A heater consisting of tubes through which the air passes, these tubes surrounded by water under high steam pressures, offers the most convenient and satisfactory method of heating the air. The air pipes between the heater and conveyor pipe should be lagged in order to retain the heat.

The pressure of the air may be increased by 50 per cent. by heating to the temperature of steam at 200 lbs. per sq. in. gauge pressure, while the cost will be comparatively small. Theoretically, a gain of about 40 per cent. in economy should be obtained, and the practical results should be reasonably close to this figure.

Air Receivers. It is a decided advantage in practice to install an efficient separator between the ordinary receiver of the compressor and the pipe line, as large quantities of moisture will travel over with the air, and will be condensed directly they meet some cooler surface. The ordinary receiver is supposed to fulfil this function, but it does not do so because it is, in effect, an enlargement of the pipe line, and, being filled with hot air under pressure, has no tendency to condense the moisture. The latter does not begin to cool to any extent until it reaches the small diameter pipes, with the consequence that these pipes contain quantities of oil and water which eventually reach the jet, and are blown into the material handled.

Where compressors of the rotary or turbine type are installed, there will be only water in expansion, but it is good practice to remove this, even though the air be re-heated, because the moisture will recondense in the conveyor pipe, and tend to choke the latter when small grained substances are being conveyed.

Types of Compressors. Reference has already been made to the power unit, and it is hardly within the scope of this work to describe in detail the various machines available. As, however, the economy of air conveying depends in a large measure on the cost of power, it is evident that the compressor should be of the most suitable type for the duty to be performed.

For small installations, single-stage reciprocating machines, driven directly by steam engines or by electric motors are, no doubt, the most suitable. In the case of large plants, using the air continuously in a number of air jets, where the load factor is high, it is certainly more important to install a two or three-stage compressor, owing to the greater economy of working. The larger capital expenditure will be compensated by the considerable saving of energy.
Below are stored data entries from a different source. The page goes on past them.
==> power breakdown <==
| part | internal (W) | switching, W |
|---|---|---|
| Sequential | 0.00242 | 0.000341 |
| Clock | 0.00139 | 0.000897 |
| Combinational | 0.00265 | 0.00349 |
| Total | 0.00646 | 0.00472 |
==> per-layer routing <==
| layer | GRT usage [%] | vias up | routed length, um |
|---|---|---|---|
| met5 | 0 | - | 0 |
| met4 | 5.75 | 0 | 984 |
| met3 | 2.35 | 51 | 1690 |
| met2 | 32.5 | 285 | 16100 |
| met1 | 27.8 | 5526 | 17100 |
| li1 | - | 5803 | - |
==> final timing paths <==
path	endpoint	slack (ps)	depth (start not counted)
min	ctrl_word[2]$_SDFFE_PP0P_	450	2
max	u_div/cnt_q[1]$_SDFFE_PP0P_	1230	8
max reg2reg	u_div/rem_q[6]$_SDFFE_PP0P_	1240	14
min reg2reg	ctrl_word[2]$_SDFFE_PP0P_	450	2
As compared with single-stage compression to 100 lbs. gauge pressure, a saving of 20 per cent. can be effected by three-stage working, and with a constant load of from 75 per cent. to 100 per cent. of full load, a turbine or electrically driven rotary multiple-stage compressor is decidedly the best type to adopt.

In plants where exhaust steam can be used to advantage, as in large generating stations, a steam turbo-compressor, multiple-stage, exhausting to a feed water heater will show great economy, and the operating costs of a large plant of this type are very low compared with any other form of conveyor. This will be obvious when it is pointed out that maintenance costs on the conveyor are confined to renewals of bends and junctions in the pipe lines, and of flexible hose. There are no discharge valves or air locks to be kept vacuum tight, no filter strainers or sleeves to renew, and the power unit is not subjected to undue wear through extraneous matter entering the cylinders and scoring the walls or wearing the valves.

Compared with other forms of mechanical conveying, the pneumatic induction system is very low in maintenance costs, while the serious charges incurred in employing human labour are reduced to a minimum.